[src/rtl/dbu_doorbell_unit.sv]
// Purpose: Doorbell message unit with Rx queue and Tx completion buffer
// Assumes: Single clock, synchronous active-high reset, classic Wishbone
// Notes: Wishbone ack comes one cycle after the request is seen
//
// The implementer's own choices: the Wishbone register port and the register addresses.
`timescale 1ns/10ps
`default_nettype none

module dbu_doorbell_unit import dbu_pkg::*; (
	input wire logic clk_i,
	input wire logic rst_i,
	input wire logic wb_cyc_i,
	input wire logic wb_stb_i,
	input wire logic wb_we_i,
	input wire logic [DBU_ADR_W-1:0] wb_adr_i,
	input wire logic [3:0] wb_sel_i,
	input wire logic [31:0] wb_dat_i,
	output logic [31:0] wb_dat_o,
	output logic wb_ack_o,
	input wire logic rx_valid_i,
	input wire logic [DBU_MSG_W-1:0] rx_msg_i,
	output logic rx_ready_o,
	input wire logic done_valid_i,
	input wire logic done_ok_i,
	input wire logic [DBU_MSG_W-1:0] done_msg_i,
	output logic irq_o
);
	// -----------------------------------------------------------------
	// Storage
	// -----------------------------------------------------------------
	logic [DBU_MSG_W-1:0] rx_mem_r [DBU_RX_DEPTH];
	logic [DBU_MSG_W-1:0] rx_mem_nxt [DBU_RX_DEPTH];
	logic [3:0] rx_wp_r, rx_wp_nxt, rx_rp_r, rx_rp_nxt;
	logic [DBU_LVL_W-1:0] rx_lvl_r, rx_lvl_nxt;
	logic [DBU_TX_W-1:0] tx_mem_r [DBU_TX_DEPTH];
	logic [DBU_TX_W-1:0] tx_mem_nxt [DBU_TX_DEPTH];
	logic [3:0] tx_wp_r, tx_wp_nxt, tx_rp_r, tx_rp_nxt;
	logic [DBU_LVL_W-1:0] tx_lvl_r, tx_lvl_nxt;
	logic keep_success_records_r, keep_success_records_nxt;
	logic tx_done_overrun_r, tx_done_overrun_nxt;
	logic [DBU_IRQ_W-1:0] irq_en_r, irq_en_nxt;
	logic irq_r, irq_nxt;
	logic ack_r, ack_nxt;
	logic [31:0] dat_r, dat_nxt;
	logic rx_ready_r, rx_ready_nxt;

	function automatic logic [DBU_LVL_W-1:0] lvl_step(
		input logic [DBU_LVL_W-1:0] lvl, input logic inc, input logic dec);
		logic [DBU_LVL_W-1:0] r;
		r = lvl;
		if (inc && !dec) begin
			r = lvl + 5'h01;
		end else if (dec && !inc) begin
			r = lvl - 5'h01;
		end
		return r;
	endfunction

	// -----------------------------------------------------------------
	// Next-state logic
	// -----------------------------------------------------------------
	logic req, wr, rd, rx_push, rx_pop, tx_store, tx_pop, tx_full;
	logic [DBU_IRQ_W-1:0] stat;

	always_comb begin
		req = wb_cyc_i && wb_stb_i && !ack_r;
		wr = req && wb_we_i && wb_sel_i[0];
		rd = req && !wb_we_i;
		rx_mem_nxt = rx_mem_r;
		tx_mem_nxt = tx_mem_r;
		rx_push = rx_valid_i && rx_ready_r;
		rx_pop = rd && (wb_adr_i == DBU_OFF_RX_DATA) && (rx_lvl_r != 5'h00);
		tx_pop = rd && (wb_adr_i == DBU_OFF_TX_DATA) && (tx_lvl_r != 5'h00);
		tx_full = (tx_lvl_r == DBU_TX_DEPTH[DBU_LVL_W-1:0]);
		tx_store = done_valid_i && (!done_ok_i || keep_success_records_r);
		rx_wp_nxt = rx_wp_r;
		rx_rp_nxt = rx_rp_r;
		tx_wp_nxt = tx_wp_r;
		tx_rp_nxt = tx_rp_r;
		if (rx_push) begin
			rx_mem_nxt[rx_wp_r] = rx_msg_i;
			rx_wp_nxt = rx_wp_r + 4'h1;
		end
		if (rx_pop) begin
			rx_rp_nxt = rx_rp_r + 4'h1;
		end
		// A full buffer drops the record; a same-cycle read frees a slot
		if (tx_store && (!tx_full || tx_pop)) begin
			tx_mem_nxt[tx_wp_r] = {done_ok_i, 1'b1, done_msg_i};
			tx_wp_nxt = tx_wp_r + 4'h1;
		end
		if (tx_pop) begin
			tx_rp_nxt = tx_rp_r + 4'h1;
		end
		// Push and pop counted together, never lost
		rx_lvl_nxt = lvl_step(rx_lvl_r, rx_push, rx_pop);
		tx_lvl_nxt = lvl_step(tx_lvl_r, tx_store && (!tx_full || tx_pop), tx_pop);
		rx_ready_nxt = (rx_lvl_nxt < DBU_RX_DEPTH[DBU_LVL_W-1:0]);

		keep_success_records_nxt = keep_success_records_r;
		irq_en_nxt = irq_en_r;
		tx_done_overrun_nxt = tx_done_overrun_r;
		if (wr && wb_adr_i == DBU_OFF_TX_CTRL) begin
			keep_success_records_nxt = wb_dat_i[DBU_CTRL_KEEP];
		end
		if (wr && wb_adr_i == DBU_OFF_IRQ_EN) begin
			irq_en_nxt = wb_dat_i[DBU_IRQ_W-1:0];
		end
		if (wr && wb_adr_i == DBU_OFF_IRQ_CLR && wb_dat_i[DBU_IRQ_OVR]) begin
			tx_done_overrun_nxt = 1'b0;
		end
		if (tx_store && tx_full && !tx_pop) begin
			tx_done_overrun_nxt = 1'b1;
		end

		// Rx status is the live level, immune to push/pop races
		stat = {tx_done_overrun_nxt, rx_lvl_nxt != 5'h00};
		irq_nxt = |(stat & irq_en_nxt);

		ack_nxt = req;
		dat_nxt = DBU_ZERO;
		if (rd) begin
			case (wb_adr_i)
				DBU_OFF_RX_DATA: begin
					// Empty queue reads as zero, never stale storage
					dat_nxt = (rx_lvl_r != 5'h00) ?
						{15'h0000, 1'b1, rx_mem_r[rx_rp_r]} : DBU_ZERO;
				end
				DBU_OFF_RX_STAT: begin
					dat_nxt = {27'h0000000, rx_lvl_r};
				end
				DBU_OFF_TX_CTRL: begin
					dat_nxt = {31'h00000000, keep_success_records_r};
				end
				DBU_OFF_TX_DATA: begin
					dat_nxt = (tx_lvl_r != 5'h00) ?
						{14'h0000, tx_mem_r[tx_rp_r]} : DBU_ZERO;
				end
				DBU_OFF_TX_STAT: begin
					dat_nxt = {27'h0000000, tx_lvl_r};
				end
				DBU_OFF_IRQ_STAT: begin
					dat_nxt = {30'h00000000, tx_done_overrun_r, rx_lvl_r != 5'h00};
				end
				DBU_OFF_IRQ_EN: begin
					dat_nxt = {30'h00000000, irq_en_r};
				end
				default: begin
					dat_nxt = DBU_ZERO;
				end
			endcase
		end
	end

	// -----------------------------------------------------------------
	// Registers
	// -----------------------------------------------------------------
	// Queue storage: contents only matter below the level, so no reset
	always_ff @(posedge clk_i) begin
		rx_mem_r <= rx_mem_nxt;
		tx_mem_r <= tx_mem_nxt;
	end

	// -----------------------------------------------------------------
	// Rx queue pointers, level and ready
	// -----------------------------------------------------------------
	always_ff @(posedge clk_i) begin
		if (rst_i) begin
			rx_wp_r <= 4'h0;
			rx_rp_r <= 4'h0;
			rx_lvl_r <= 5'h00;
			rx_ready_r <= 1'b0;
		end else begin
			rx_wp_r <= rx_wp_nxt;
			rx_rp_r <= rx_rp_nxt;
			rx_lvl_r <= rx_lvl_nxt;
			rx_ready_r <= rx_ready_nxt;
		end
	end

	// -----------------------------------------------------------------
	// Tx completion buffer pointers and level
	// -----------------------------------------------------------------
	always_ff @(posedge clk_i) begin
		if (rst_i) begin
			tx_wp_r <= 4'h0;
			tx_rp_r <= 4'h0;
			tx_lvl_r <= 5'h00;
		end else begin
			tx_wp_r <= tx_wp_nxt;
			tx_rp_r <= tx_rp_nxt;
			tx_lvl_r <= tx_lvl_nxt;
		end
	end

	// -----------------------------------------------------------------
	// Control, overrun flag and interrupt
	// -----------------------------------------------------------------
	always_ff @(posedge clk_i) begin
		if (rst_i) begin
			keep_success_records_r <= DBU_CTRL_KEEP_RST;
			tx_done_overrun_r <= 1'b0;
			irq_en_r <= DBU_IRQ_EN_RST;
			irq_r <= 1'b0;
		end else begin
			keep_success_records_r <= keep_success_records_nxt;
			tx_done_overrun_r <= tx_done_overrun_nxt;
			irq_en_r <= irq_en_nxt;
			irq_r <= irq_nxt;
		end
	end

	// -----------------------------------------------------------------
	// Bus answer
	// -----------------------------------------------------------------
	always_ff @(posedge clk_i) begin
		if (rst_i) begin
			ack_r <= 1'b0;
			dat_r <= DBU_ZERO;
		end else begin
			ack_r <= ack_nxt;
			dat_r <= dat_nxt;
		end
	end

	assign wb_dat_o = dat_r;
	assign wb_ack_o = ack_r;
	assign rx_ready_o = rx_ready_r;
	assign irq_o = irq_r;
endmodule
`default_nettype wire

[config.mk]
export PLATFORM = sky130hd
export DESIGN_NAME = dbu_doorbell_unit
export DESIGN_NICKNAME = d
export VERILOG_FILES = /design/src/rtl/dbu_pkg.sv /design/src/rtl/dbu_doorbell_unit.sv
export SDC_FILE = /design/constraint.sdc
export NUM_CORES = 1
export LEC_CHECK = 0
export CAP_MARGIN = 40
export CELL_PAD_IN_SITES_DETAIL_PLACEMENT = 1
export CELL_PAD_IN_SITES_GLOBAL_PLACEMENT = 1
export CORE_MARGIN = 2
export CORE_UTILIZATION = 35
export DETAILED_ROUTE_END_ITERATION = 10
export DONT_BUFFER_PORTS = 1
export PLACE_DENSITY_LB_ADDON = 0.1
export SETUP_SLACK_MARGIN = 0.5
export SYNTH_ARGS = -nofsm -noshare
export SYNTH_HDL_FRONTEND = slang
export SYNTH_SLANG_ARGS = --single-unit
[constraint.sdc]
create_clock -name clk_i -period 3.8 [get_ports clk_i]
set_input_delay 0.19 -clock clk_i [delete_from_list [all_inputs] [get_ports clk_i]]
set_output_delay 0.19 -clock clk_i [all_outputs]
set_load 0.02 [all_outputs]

__________

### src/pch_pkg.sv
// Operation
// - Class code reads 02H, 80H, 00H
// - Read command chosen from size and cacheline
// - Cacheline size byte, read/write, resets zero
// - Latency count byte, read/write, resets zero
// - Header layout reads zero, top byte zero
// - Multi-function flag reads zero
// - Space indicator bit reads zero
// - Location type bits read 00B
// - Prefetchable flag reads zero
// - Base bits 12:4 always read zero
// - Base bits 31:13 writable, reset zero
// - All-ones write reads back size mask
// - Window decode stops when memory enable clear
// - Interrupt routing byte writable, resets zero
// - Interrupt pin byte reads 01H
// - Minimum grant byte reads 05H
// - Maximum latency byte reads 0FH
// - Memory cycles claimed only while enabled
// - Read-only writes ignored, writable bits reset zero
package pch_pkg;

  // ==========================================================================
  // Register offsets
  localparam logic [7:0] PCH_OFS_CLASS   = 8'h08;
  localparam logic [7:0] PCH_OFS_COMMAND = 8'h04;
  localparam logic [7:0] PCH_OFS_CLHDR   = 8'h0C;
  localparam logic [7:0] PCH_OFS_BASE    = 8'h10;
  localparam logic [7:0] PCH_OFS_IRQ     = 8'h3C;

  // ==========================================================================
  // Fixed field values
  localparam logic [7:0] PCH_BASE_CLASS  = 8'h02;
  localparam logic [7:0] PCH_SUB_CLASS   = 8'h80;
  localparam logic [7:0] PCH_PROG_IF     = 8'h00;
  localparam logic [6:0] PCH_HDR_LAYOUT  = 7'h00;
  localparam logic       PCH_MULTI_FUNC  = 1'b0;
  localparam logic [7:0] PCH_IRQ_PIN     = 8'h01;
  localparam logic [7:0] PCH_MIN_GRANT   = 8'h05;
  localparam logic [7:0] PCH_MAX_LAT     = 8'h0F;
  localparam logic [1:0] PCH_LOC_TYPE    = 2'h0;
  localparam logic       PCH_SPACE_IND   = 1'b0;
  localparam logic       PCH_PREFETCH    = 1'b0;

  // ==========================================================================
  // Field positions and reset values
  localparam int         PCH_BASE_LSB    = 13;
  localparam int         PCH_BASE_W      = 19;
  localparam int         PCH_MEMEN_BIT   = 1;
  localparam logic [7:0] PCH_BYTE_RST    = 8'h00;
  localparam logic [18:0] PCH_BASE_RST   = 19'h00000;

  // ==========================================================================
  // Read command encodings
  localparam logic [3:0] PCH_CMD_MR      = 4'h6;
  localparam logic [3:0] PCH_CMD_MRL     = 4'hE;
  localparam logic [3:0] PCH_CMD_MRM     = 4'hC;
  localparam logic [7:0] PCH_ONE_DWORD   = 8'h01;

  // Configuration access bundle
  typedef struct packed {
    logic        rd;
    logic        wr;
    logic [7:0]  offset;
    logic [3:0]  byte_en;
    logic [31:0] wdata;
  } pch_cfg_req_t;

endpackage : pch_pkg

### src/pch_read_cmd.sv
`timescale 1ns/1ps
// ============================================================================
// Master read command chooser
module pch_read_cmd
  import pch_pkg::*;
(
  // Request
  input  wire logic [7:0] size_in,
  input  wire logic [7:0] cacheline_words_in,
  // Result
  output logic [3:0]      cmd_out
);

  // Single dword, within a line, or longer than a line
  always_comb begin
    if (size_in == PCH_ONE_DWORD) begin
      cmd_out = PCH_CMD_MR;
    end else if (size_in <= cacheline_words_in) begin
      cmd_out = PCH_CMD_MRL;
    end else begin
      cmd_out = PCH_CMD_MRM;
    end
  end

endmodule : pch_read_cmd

__________

■ **What you will do**:
The range runs from the line with "[src/rtl/dbu_doorbell_unit.sv]" up to and including the line with "function automatic logic" in the listing above; please write out exactly those lines and nothing more.

■ **Result**:
[src/rtl/dbu_doorbell_unit.sv]
// Purpose: Doorbell message unit with Rx queue and Tx completion buffer
// Assumes: Single clock, synchronous active-high reset, classic Wishbone
// Notes: Wishbone ack comes one cycle after the request is seen
//
// The implementer's own choices: the Wishbone register port and the register addresses.
`timescale 1ns/10ps
`default_nettype none

module dbu_doorbell_unit import dbu_pkg::*; (
	input wire logic clk_i,
	input wire logic rst_i,
	input wire logic wb_cyc_i,
	input wire logic wb_stb_i,
	input wire logic wb_we_i,
	input wire logic [DBU_ADR_W-1:0] wb_adr_i,
	input wire logic [3:0] wb_sel_i,
	input wire logic [31:0] wb_dat_i,
	output logic [31:0] wb_dat_o,
	output logic wb_ack_o,
	input wire logic rx_valid_i,
	input wire logic [DBU_MSG_W-1:0] rx_msg_i,
	output logic rx_ready_o,
	input wire logic done_valid_i,
	input wire logic done_ok_i,
	input wire logic [DBU_MSG_W-1:0] done_msg_i,
	output logic irq_o
);
	// -----------------------------------------------------------------
	// Storage
	// -----------------------------------------------------------------
	logic [DBU_MSG_W-1:0] rx_mem_r [DBU_RX_DEPTH];
	logic [DBU_MSG_W-1:0] rx_mem_nxt [DBU_RX_DEPTH];
	logic [3:0] rx_wp_r, rx_wp_nxt, rx_rp_r, rx_rp_nxt;
	logic [DBU_LVL_W-1:0] rx_lvl_r, rx_lvl_nxt;
	logic [DBU_TX_W-1:0] tx_mem_r [DBU_TX_DEPTH];
	logic [DBU_TX_W-1:0] tx_mem_nxt [DBU_TX_DEPTH];
	logic [3:0] tx_wp_r, tx_wp_nxt, tx_rp_r, tx_rp_nxt;
	logic [DBU_LVL_W-1:0] tx_lvl_r, tx_lvl_nxt;
	logic keep_success_records_r, keep_success_records_nxt;
	logic tx_done_overrun_r, tx_done_overrun_nxt;
	logic [DBU_IRQ_W-1:0] irq_en_r, irq_en_nxt;
	logic irq_r, irq_nxt;
	logic ack_r, ack_nxt;
	logic [31:0] dat_r, dat_nxt;
	logic rx_ready_r, rx_ready_nxt;

	function automatic logic [DBU_LVL_W-1:0] lvl_step(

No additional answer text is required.